The Safari was out helping LW at the zoo with her Grab that Gap project this morning. She needed some help identifying the plants that had come up in a small piece of the garden that has been set aside for native wildlife. A grand total of 47 species were recorded including a several bumble bees and hoverflies feeding at the flowers and a Great Spotted Woodpecker flying over us. Our reward for helping out was a nice cuppa and a rather unusual bat. It had been found wet and bedraggled crawling  on a footpath before the zoo opened and was rescued otherwise it would likely been trodden on by the throngs of visitors.

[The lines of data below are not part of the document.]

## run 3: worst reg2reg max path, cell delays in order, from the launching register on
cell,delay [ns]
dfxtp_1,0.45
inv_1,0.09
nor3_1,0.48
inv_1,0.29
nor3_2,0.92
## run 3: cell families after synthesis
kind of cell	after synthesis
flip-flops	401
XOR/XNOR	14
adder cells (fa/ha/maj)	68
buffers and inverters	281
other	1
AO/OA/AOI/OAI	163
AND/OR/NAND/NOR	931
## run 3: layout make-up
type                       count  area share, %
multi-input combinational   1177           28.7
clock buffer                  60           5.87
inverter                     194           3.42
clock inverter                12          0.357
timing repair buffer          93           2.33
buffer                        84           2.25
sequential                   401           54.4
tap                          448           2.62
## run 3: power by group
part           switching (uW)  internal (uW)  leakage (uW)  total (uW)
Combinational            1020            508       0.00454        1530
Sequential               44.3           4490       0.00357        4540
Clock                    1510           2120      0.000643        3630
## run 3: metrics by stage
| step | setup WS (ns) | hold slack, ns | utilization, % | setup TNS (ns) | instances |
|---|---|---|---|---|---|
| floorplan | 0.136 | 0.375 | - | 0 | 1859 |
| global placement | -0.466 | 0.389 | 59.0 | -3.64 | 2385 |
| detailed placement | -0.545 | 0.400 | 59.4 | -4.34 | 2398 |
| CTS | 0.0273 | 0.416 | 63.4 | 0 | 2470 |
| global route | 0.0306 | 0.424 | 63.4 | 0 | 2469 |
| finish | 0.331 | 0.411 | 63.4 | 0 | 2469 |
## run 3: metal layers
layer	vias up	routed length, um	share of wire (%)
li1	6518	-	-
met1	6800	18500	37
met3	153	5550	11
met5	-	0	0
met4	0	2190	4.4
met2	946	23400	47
==> src/rtl/apa102_pkg.sv <==
// Shared definitions for the APA102 line transmitter.
//   state_e    : line FSM states
//   START_WORD : 32-bit start frame (all zeros)
//   END_WORD   : 32-bit end frame word (all ones)
//   HEADER     : 3-bit marker at the top of every pixel word
//   end_words(): number of end-frame words needed for an n-pixel line
package apa102_pkg;

    typedef enum logic [2:0] {
        StIdle,
        StStartFrm,
        StPixel,
        StEndFrm,
        StDone
    } state_e;

    localparam logic [31:0] START_WORD = 32'h0000_0000;
    localparam logic [31:0] END_WORD   = 32'hFFFF_FFFF;
    localparam logic [2:0]  HEADER     = 3'b111;

    // One extra clock edge per pixel is needed to push data down the strip,
    // so long lines need additional end-frame words.
    function automatic int unsigned end_words(input int unsigned n);
        return 1 + n / 64;
    endfunction

endpackage

==> src/rtl/apa102_sclk_gen.sv <==
// SPI clock divider for the APA102 line transmitter.
// Ports:
//   clk, rst : system clock, asynchronous active-low reset
//   en_i     : run the divider; when low sclk is forced low and the counter cleared
//   sclk_o   : SPI clock level (CLK_HALF system clocks per half-period)
//   rise_o   : sclk_o goes high at the next clock edge
//   fall_o   : sclk_o goes low at the next clock edge
module apa102_sclk_gen #(
    parameter int unsigned CLK_HALF = 2
) (
    input  logic clk,
    input  logic rst,
    input  logic en_i,
    output logic sclk_o,
    output logic rise_o,
    output logic fall_o
);

    localparam int unsigned CW = (CLK_HALF > 1) ? $clog2(CLK_HALF) : 1;
    localparam logic [CW-1:0] LAST = CW'(CLK_HALF - 1);

    logic [CW-1:0] cnt_q, cnt_d;
    logic          sclk_q, sclk_d;
    logic          wrap;

    always_comb begin
        wrap   = en_i && (cnt_q == LAST);
        rise_o = wrap && !sclk_q;
        fall_o = wrap && sclk_q;
        cnt_d  = '0;
        sclk_d = 1'b0;
        if (en_i) begin
            cnt_d  = wrap ? '0 : cnt_q + 1'b1;
            sclk_d = wrap ? ~sclk_q : sclk_q;
        end
    end

    always_ff @(posedge clk or negedge rst) begin
        if (!rst) begin
            cnt_q  <= '0;
            sclk_q <= 1'b0;
        end else begin
            cnt_q  <= cnt_d;
            sclk_q <= sclk_d;
        end
    end

    assign sclk_o = sclk_q;

endmodule
==> src/rtl/br_resolve_ctrl_sat_counter16.sv <==
// 16-bit event counter that increments on en_i and sticks at all-ones.
module sat_counter16 (
    input  logic        clk,
    input  logic        rst_n,
    input  logic        en_i,
    output logic [15:0] count_o
);

    logic [15:0] count_q;
    logic [15:0] count_d;

    always_comb begin
        count_d = count_q;
        if (en_i && (count_q != 16'hFFFF)) begin
            count_d = count_q + 16'd1;
        end
    end

    always_ff @(posedge clk or negedge rst_n) begin
        if (!rst_n) begin
            count_q <= '0;
        end else begin
            count_q <= count_d;
        end
    end

    assign count_o = count_q;

endmodule
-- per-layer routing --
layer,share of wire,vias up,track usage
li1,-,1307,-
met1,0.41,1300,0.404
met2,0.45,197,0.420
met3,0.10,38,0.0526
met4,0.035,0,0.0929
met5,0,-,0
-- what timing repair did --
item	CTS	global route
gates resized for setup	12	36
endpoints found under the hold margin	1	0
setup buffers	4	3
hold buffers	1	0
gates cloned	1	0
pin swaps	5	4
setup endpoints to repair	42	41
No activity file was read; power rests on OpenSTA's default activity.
File: src/rtl/demux_1x8_deser_if.sv
// Bus bundle for the 1:8 serial deserializer: serial input side plus the
// parallel word, lane select and status outputs.
interface demux_1x8_deser_if;
    logic       din;
    logic       din_valid;
    logic       start;
    logic [7:0] dout;
    logic       dout_valid;
    logic [2:0] sel;
    logic       busy;
    logic       frame_err;

    // Source of the serial stream / consumer of the rebuilt word.
    modport master (
        output din, din_valid, start,
        input  dout, dout_valid, sel, busy, frame_err
    );

    // The deserializer itself.
    modport slave (
        input  din, din_valid, start,
        output dout, dout_valid, sel, busy, frame_err
    );
endinterface

File: src/rtl/demux_1x8_deser.sv
// Serial-to-parallel 1:8 demultiplexer. A 3-bit lane counter steers each
// accepted bit into a shadow register; the eighth bit completes the frame,
// which is published on dout with a one-cycle dout_valid strobe. Restarts
// mid-frame and idle timeouts abort the frame with a one-cycle frame_err.
module demux_1x8_deser #(
    parameter int TIMEOUT = 16
) (
    input logic               clk,
    input logic               rst,
    demux_1x8_deser_if.slave  bus
);
    // Wide enough to count up to TIMEOUT; kept at least 1 bit when disabled.
    localparam int TW = (TIMEOUT < 2) ? 1 : $clog2(TIMEOUT + 1);

    typedef enum logic {IDLE, RECV} state_e;

    state_e        state_q, state_d;
    logic [7:0]    shadow_q, shadow_d;
    logic [7:0]    dout_q, dout_d;
    logic [2:0]    cnt_q, cnt_d;
    logic [TW-1:0] to_q, to_d;
    logic          dv_q, dv_d;
    logic          fe_q, fe_d;

    // State register and all datapath flops, cleared asynchronously.
    always_ff @(posedge clk or posedge rst) begin
        if (rst) begin
            state_q  <= IDLE;
            shadow_q <= 8'h00;
            dout_q   <= 8'h00;
            cnt_q    <= 3'd0;
            to_q     <= '0;
            dv_q     <= 1'b0;
            fe_q     <= 1'b0;
        end else begin
            state_q  <= state_d;
            shadow_q <= shadow_d;
            dout_q   <= dout_d;
            cnt_q    <= cnt_d;
            to_q     <= to_d;
            dv_q     <= dv_d;
            fe_q     <= fe_d;
        end
    end

    // Next state: restart beats bit accept, which beats timeout.
    always_comb begin
        state_d  = state_q;
        shadow_d = shadow_q;
        dout_d   = dout_q;
        cnt_d    = cnt_q;
        to_d     = to_q;
        dv_d     = 1'b0;
        fe_d     = 1'b0;
        case (state_q)
            IDLE: begin
                // Bits without start are dropped silently while idle.
                if (bus.din_valid && bus.start) begin
                    shadow_d[0] = bus.din;
                    cnt_d       = 3'd1;
                    to_d        = '0;
                    state_d     = RECV;
                end
            end
            RECV: begin
                if (bus.din_valid && bus.start) begin
                    fe_d        = 1'b1;
                    shadow_d[0] = bus.din;
                    cnt_d       = 3'd1;
                    to_d        = '0;
                end else if (bus.din_valid) begin
                    shadow_d[cnt_q] = bus.din;
                    to_d            = '0;
                    cnt_d           = cnt_q + 3'd1;   // 7 wraps to 0
                    if (cnt_q == 3'd7) begin
                        dout_d  = {bus.din, shadow_q[6:0]};
                        dv_d    = 1'b1;
                        state_d = IDLE;
                    end
                end else if (TIMEOUT != 0) begin
                    // This idle cycle is the TIMEOUT-th in a row: abort.
                    if (int'(to_q) == TIMEOUT - 1) begin
                        fe_d    = 1'b1;
                        cnt_d   = 3'd0;
                        to_d    = '0;
                        state_d = IDLE;
                    end else begin
                        to_d = to_q + TW'(1);
                    end
                end
            end
            default: state_d = IDLE;
        endcase
    end

    assign bus.dout       = dout_q;
    assign bus.dout_valid = dv_q;
    assign bus.frame_err  = fe_q;
    assign bus.sel        = cnt_q;
    assign bus.busy       = (state_q == RECV);
endmodule
File: config.mk
export PLATFORM = sky130hd
export DESIGN_NAME = rom_addr_seq_flat
export DESIGN_NICKNAME = d
export VERILOG_FILES = /design/src/rtl/rom_addr_seq_if.sv /design/src/rtl/rom_addr_seq.sv /design/src/flat_wrapper.sv
export SDC_FILE = /design/constraint.sdc
export NUM_CORES = 1
export LEC_CHECK = 0
export CORE_MARGIN = 4
export CORE_UTILIZATION = 33
export CTS_CLUSTER_DIAMETER = 40
export DETAILED_ROUTE_END_ITERATION = 8
export PLACE_DENSITY = 0.59
export SYNTH_ARGS = -nofsm -noshare
export SYNTH_HDL_FRONTEND = slang
export SYNTH_SLANG_ARGS = --single-unit
File: constraint.sdc
create_clock -name clk_i -period 2.7 [get_ports clk_i]
set_input_delay 0.54 -clock clk_i [delete_from_list [all_inputs] [get_ports clk_i]]
set_output_delay 0.54 -clock clk_i [all_outputs]
set_load 0.1 [all_outputs]
File: src/rtl/rom_addr_seq_if.sv
// Control/status bundle between a sequencer client and rom_addr_seq.
// The client drives the window and mode controls; the sequencer returns the registered address.
interface rom_addr_seq_if #(
    parameter int unsigned AW = 5
);
    logic          run;
    logic          dir;
    logic          oneshot;
    logic          restart;
    logic [AW-1:0] lo;
    logic [AW-1:0] hi;
    logic [AW-1:0] address;
    logic          tick;
    logic          done;

    modport master (
        output run, dir, oneshot, restart, lo, hi,
        input  address, tick, done
    );

    modport slave (
        input  run, dir, oneshot, restart, lo, hi,
        output address, tick, done
    );
endinterface

File: src/rtl/rom_addr_seq.sv
// Steps a ROM address through the window [lo, hi] once every DIVISOR clocks,
// up or down, looping or stopping once. All outputs are registered.
module rom_addr_seq #(
    parameter int unsigned DIVISOR = 12000000,
    parameter int unsigned AW      = 5
) (
    input  logic            clk_i,
    input  logic            rst_ni,
    rom_addr_seq_if.slave   bus
);
    localparam int unsigned PW = (DIVISOR > 1) ? $clog2(DIVISOR) : 1;
    localparam logic [PW-1:0] LastCnt = PW'(DIVISOR - 1);
    localparam logic [PW-1:0] CntOne  = PW'(1);
    localparam logic [AW-1:0] AddrOne = AW'(1);

    typedef enum logic [1:0] {StIdle, StRun, StPause, StDone} state_e;

    state_e        state_q, state_d;
    logic [PW-1:0] presc_q, presc_d;
    logic [AW-1:0] addr_q, addr_d;
    logic          tick_q, tick_d;
    logic          done_q, done_d;

    logic [AW-1:0] start_addr;
    logic          at_end;

    // Start and wrap targets coincide: lo going up, hi going down.
    assign start_addr = bus.dir ? bus.hi : bus.lo;
    // Inclusive compare keeps the address in-window if the bounds move under it.
    assign at_end     = bus.dir ? (addr_q <= bus.lo) : (addr_q >= bus.hi);

    always_comb begin
        state_d = state_q;
        presc_d = presc_q;
        addr_d  = addr_q;
        tick_d  = 1'b0;
        done_d  = done_q;

        if (bus.restart) begin
            // Restart wins over a coincident step: no tick, no DONE entry.
            presc_d = '0;
            addr_d  = start_addr;
            done_d  = 1'b0;
            state_d = bus.run ? StRun : StIdle;
        end else begin
            unique case (state_q)
                StIdle: begin
                    if (bus.run) begin
                        addr_d  = start_addr;
                        presc_d = '0;
                        state_d = StRun;
                    end
                end
                StRun: begin
                    if (!bus.run) begin
                        state_d = StPause;
                    end else if (presc_q == LastCnt) begin
                        presc_d = '0;
                        if (at_end) begin
                            if (bus.oneshot) begin
                                state_d = StDone;
                                done_d  = 1'b1;
                            end else begin
                                addr_d = start_addr;
                                tick_d = 1'b1;
                            end
                        end else begin
                            addr_d = bus.dir ? (addr_q - AddrOne) : (addr_q + AddrOne);
                            tick_d = 1'b1;
                        end
                    end else begin
                        presc_d = presc_q + CntOne;
                    end
                end
                StPause: begin
                    if (bus.run) begin
                        state_d = StRun;
                    end
                end
                StDone: begin
                end
                default: begin
                    state_d = StIdle;
                end
            endcase
        end
    end

    always_ff @(posedge clk_i or negedge rst_ni) begin
        if (!rst_ni) begin
            state_q <= StIdle;
            presc_q <= '0;
            addr_q  <= '0;
            tick_q  <= 1'b0;
            done_q  <= 1'b0;
        end else begin
            state_q <= state_d;
            presc_q <= presc_d;
            addr_q  <= addr_d;
            tick_q  <= tick_d;
            done_q  <= done_d;
        end
    end

    assign bus.address = addr_q;
    assign bus.tick    = tick_q;
    assign bus.done    = done_q;
endmodule

File: src/flat_wrapper.sv
// flat-port wrapper written by rule: the top's interface ports become plain ports
module rom_addr_seq_flat 
#(
    parameter int unsigned DIVISOR = 12000000,
    parameter int unsigned AW      = 5
)
  (clk_i, rst_ni, bus_run, bus_dir, bus_oneshot, bus_restart, bus_lo, bus_hi, bus_address, bus_tick, bus_done);
  rom_addr_seq_if #(.AW(AW)) bus_i ();
  input  logic clk_i;
  input  logic rst_ni;
  input wire logic [$bits(bus_i.run)-1:0] bus_run;
  input wire logic [$bits(bus_i.dir)-1:0] bus_dir;
  input wire logic [$bits(bus_i.oneshot)-1:0] bus_oneshot;
  input wire logic [$bits(bus_i.restart)-1:0] bus_restart;
  input wire logic [$bits(bus_i.lo)-1:0] bus_lo;
  input wire logic [$bits(bus_i.hi)-1:0] bus_hi;
  output wire logic [$bits(bus_i.address)-1:0] bus_address;
  output wire logic [$bits(bus_i.tick)-1:0] bus_tick;
  output wire logic [$bits(bus_i.done)-1:0] bus_done;
  assign bus_i.run = bus_run;
  assign bus_i.dir = bus_dir;
  assign bus_i.oneshot = bus_oneshot;
  assign bus_i.restart = bus_restart;
  assign bus_i.lo = bus_lo;
  assign bus_i.hi = bus_hi;
  assign bus_address = bus_i.address;
  assign bus_tick = bus_i.tick;
  assign bus_done = bus_i.done;
  rom_addr_seq #(.DIVISOR(DIVISOR), .AW(AW)) u_core (.clk_i(clk_i), .rst_ni(rst_ni), .bus(bus_i));
endmodule
==> results of run 1 <==
## cell usage after synthesis, drive strengths merged (5+ instances only)
master  count  area (um2)
nand4       8       50.05
mux2        5       56.30
nand3      17       90.09
xor2       22       192.7
mux2i       6       60.06
ha         14       175.2
nand2      15       56.30
buf         5       40.04
dfrtp      33       825.8
inv        12       45.04
a21oi       9       56.31
nor2       31       116.4
## repair_timing
item                       in CTS  in global routing
hold buffers                    0                  0
setup buffers                   0                  1
gates resized for setup         0                  1
setup endpoints to repair       0                  4
## cell type report
type	count	share of cell area [%]
Clock buffer	8	3.435
Timing Repair Buffer	38	12.31
Inverter	12	1.718
Tap cell	77	3.674
Sequential cell	33	31.77
Multi-Input combinational cell	175	47.09
## report_power, final
part | switching, mW | leakage [nW] | internal (mW)
clock | 0.169 | 0.0455 | 0.208
sequential | 0.0313 | 0.442 | 0.518
combinational | 0.277 | 0.700 | 0.182
total | 0.477 | 1.19 | 0.907
## logic make-up after synthesis
group / Yosys count
AO/OA/AOI/OAI: 30
multiplexers: 11
adder cells (fa/ha/maj): 15
XOR/XNOR: 25
AND/OR/NAND/NOR: 94
buffers and inverters: 19
flip-flops: 33
## registers in the layout (all words and copies together), names as in the netlist
name	cells
u_core.bus.address	5
u_core.bus.done	1
u_core.bus.tick	1
u_core.presc_q	24
u_core.state_q	2
## stage by stage
step                      worst slack (ns)  hold WS [ns]  TNS (ns)
after floorplan                    0.01414        0.2444         0
after global placement             -0.1874        0.5144   -0.7623
after detailed placement           -0.2216        0.5185   -0.9059
after CTS                          0.07033        0.5364         0
after global routing              0.001034        0.5752         0
final                               0.1002        0.5306         0
## worst paths after layout
path | endpoint | slack (ns) | startpoint
min in group asynchronous | u_core.presc_q[20] | 0.66 | rst_ni
setup reg to reg | u_core.bus.address[1] | 0.27 | u_core.presc_q[0]
hold / removal | u_core.presc_q[12] | 0.53 | u_core.presc_q[12]
max in group asynchronous | u_core.bus.address[0] | 1.71 | rst_ni
hold reg to reg | u_core.presc_q[12] | 0.53 | u_core.presc_q[12]
setup / recovery | u_core.bus.address[1] | 0.10 | bus_hi[2]
## layer usage
metal  vias up  routed length [um]  global-route usage, %
li1        867                   -                      -
met1       803                2162                  16.71
met2        33                2000                  20.72
met3         5                 273                  3.352
met4         0                  70                  4.945
met5         -                   0                      0
## cell usage in the layout, fill, tap and decap left out, types with 4 or more instances in the layout
master / count
clkbuf_8: 6
nand4_1: 8
and3_1: 4
mux2i_1: 6
nand3_1: 16
inv_1: 12
a21oi_1: 8
ha_1: 14
dfrtp_1: 29
nand2_1: 15
a21o_1: 4
buf_4: 23
mux2_2: 5
xor2_1: 22
nor2_1: 31
clkdlybuf4s50_1: 15
## worst register-to-register path, cell delays in order (launching register included)
cell,delay (ns)
dfrtp_1,0.38
ha_1,0.20
nor4bb_1,0.22
nand3_1,0.11
or4_4,0.58
a31o_4,0.25
a21oi_4,0.21
mux2_2,0.36
### config.mk
export PLATFORM = sky130hd
export DESIGN_NAME = player1_controller_flat
export DESIGN_NICKNAME = d
export VERILOG_FILES = /design/src/rtl/player1_controller_if.sv /design/src/rtl/player1_controller.sv /design/src/flat_wrapper.sv
export SDC_FILE = /design/constraint.sdc
export NUM_CORES = 1
export LEC_CHECK = 0
export ABC_CLOCK_PERIOD_IN_PS = 3900
export BUFFER_PORTS_ARGS = -buffer_cell sky130_fd_sc_hd__buf_2
export CORE_UTILIZATION = 68
export CTS_CLUSTER_DIAMETER = 100
export DETAILED_ROUTE_END_ITERATION = 7
export HOLD_SLACK_MARGIN = 0.05
export PLACE_DENSITY = 0.87
export SYNTH_ARGS = -nofsm -noshare
export SYNTH_HDL_FRONTEND = slang
export SYNTH_SLANG_ARGS = --single-unit
### constraint.sdc
create_clock -name clk -period 3.9 [get_ports clk]
set_clock_uncertainty 0.05 [all_clocks]
set_input_delay 1.17 -clock clk [delete_from_list [all_inputs] [get_ports clk]]
set_output_delay 1.17 -clock clk [all_outputs]
set_load 0.005 [all_outputs]
## src/rtl/shared_reg_arbiter.sv

```systemverilog
// Round-robin arbiter granting NUM_REQ writers time-sliced bursts into one shared register.
// Optional contention counter enabled by defining CONFLICT_CNT_EN.
module shared_reg_arbiter #(
  parameter int NUM_REQ   = 4,
  parameter int DATA_W    = 8,
  parameter int MAX_BURST = 4
) (
  input  logic                      clk,
  input  logic                      rst_n,
  input  logic [NUM_REQ-1:0]        req,
  input  logic [NUM_REQ*DATA_W-1:0] wdata,
  output logic [NUM_REQ-1:0]        gnt,
  output logic                      busy,
  output logic [DATA_W-1:0]         out,
  output logic                      out_valid
`ifdef CONFLICT_CNT_EN
  ,
  output logic [15:0]               conflict_cnt
`endif
);

  localparam int PTR_W = $clog2(NUM_REQ);
  localparam int CNT_W = $clog2(MAX_BURST + 1);
  localparam logic [CNT_W-1:0] BURST_LAST = CNT_W'(MAX_BURST);

  typedef enum logic [1:0] {
    IDLE = 2'd0,
    OWN  = 2'd1,
    GAP  = 2'd2
  } state_e;

  state_e              state_q, state_d;
  logic [PTR_W-1:0]    rr_ptr_q, rr_ptr_d;
  logic [PTR_W-1:0]    owner_q, owner_d;
  logic [CNT_W-1:0]    burst_cnt_q, burst_cnt_d;
  logic [NUM_REQ-1:0]  gnt_q, gnt_d;
  logic [DATA_W-1:0]   out_q, out_d;
  logic                out_valid_q, out_valid_d;
  logic [PTR_W-1:0]    winner;
  logic [DATA_W-1:0]   owner_wdata;

  function automatic logic [PTR_W-1:0] next_idx(input logic [PTR_W-1:0] idx);
    if (int'(idx) == NUM_REQ - 1) return '0;
    return idx + PTR_W'(1);
  endfunction

  // Walk the ring starting at ptr; the first set request wins.
  function automatic logic [PTR_W-1:0] find_winner(input logic [NUM_REQ-1:0] r,
                                                   input logic [PTR_W-1:0]   ptr);
    logic [PTR_W-1:0] idx;
    logic [PTR_W-1:0] win;
    logic             found;
    idx   = ptr;
    win   = ptr;
    found = 1'b0;
    for (int i = 0; i < NUM_REQ; i++) begin
      if (!found && r[idx]) begin
        win   = idx;
        found = 1'b1;
      end
      idx = next_idx(idx);
    end
    return win;
  endfunction

  function automatic logic [NUM_REQ-1:0] onehot(input logic [PTR_W-1:0] idx);
    logic [NUM_REQ-1:0] oh;
    oh      = '0;
    oh[idx] = 1'b1;
    return oh;
  endfunction

  assign winner      = find_winner(req, rr_ptr_q);
  assign owner_wdata = wdata[int'(owner_q)*DATA_W +: DATA_W];

  always_comb begin
    state_d     = state_q;
    rr_ptr_d    = rr_ptr_q;
    owner_d     = owner_q;
    burst_cnt_d = burst_cnt_q;
    gnt_d       = gnt_q;
    out_d       = out_q;
    out_valid_d = 1'b0;
    case (state_q)
      IDLE: begin
        if (|req) begin
          gnt_d       = onehot(winner);
          owner_d     = winner;
          burst_cnt_d = '0;
          state_d     = OWN;
        end
      end
      OWN: begin
        if (req[owner_q]) begin
          out_d       = owner_wdata;
          out_valid_d = 1'b1;
          burst_cnt_d = burst_cnt_q + CNT_W'(1);
        end
        // Release on the last allowed write or as soon as the owner drops its request.
        if (!req[owner_q] || (burst_cnt_d == BURST_LAST)) begin
          state_d  = GAP;
          gnt_d    = '0;
          rr_ptr_d = next_idx(owner_q);
        end
      end
      GAP: begin
        state_d = IDLE;
      end
      default: begin
        state_d = IDLE;
        gnt_d   = '0;
      end
    endcase
  end

  always_ff @(posedge clk or negedge rst_n) begin
    if (!rst_n) begin
      state_q     <= IDLE;
      rr_ptr_q    <= '0;
      owner_q     <= '0;
      burst_cnt_q <= '0;
      gnt_q       <= '0;
      out_q       <= '0;
      out_valid_q <= 1'b0;
    end else begin
      state_q     <= state_d;
      rr_ptr_q    <= rr_ptr_d;
      owner_q     <= owner_d;
      burst_cnt_q <= burst_cnt_d;
      gnt_q       <= gnt_d;
      out_q       <= out_d;
      out_valid_q <= out_valid_d;
    end
  end

  assign gnt       = gnt_q;
  assign busy      = (state_q != IDLE);
  assign out       = out_q;
  assign out_valid = out_valid_q;

`ifdef CONFLICT_CNT_EN
  logic [15:0] conflict_cnt_q, conflict_cnt_d;

  function automatic logic multi_req(input logic [NUM_REQ-1:0] r);
    return |(r & (r - NUM_REQ'(1)));
  endfunction

  function automatic logic [15:0] sat_inc16(input logic [15:0] v);
    return (v == 16'hFFFF) ? v : v + 16'd1;
  endfunction

  // Contention is only meaningful while arbitration is actually happening.
  always_comb begin
    conflict_cnt_d = conflict_cnt_q;
    if ((state_q == IDLE) && multi_req(req)) conflict_cnt_d = sat_inc16(conflict_cnt_q);
  end

  always_ff @(posedge clk or negedge rst_n) begin
    if (!rst_n) conflict_cnt_q <= '0;
    else        conflict_cnt_q <= conflict_cnt_d;
  end

  assign conflict_cnt = conflict_cnt_q;
`endif

endmodule
```

## config.mk

```make
export PLATFORM = sky130hd
export DESIGN_NAME = shared_reg_arbiter
export DESIGN_NICKNAME = d
export VERILOG_FILES = /design/src/rtl/shared_reg_arbiter.sv
export SDC_FILE = /design/constraint.sdc
export NUM_CORES = 1
export LEC_CHECK = 0
export CORE_MARGIN = 3
export CORE_UTILIZATION = 41
export DETAILED_ROUTE_END_ITERATION = 12
export GPL_TIMING_DRIVEN = 0
export PLACE_DENSITY = 0.76
export SLEW_MARGIN = 20
export SYNTH_ARGS = -nofsm -noshare
export SYNTH_HDL_FRONTEND = slang
export SYNTH_SLANG_ARGS = --single-unit
export TNS_END_PERCENT = 1
```

## constraint.sdc

```tcl
create_clock -name clk -period 2.4 [get_ports clk]
set_input_delay 0.24 -clock clk [delete_from_list [all_inputs] [get_ports clk]]
set_output_delay 0.24 -clock clk [all_outputs]
set_load 0.02 [all_outputs]
```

It was taken in to care and looked after all day and night but eventually died. But just look at it. how mad is that! A pied winged bat, is it a Daubenton's Bat with that white ventral fur or is that part of the leucism too?
It;s currently in the garage at Base Camp drying out, could do with it in a warm airing cupboard but it doesn't smell too good. We've put a gauze 'tent' around it to stop any flies laying their eggs on it and the resulting maggots eating it to nothing. Hopefully the tragus in the ears won't deform too much as it mummifies and we can get a good close up pic (with a peg on our nose!) to aid/confirm identification.
A gloomy luchtime shuffy round Patch 1 wit hMonty had us looking for any grounded migrant birds which may have been about, bit late in the day we know but you've gotta try! No birds were found but we did come across three lots of Parasol Mushrooms along the woodland trail we've not wandered down for a few weeks. Well worth the detour  today!
We'll have another look tomorrow if we can to see if the top one has fully opened, it looks like it's going to be a big dobber but wouldn't be surprised if some numbnut had splodged them thinking they were deadly poisonous.
On our second visit of the day we couldn't find anything out of the ordinary but Monty did...he went sniffing about in the undergrowth and came out with another dog's lost ball and must have put his beak through big spider's web somewhere along the line.
The Posty arrived yesterday wit ha parcel for us from our Extreme Photographer. Inside the plain brown card wrapping were a couple of field guides that'll get some serious use next season...Cheers Bud!
And a soirree with friends D & PH had this beauty opened in front of our very wide eyes - we do like a bit of cake!
Apart from the bright yellow puffa jacket that looks like us to a tee!!! The both Monty and the nature reserve look pretty authentic too! But how did it taste? - - as good as it looks - - yummo double yummo
Where to next? Tempted by the cake we might do a long early morning on the nature reserve in the morning.
In the meantime let us know who looks good enough to eat in your outback.


1 comment:

cliff said...

What a cracking cake that is, I've got a photo of you in that very pose, from Fleetwood a few years back, I'll have to try & find it.

That spider book has my name in the photographic credits, which entitled to to a free copy. I feel a bit of a fraud though as it's for just one tiny photo.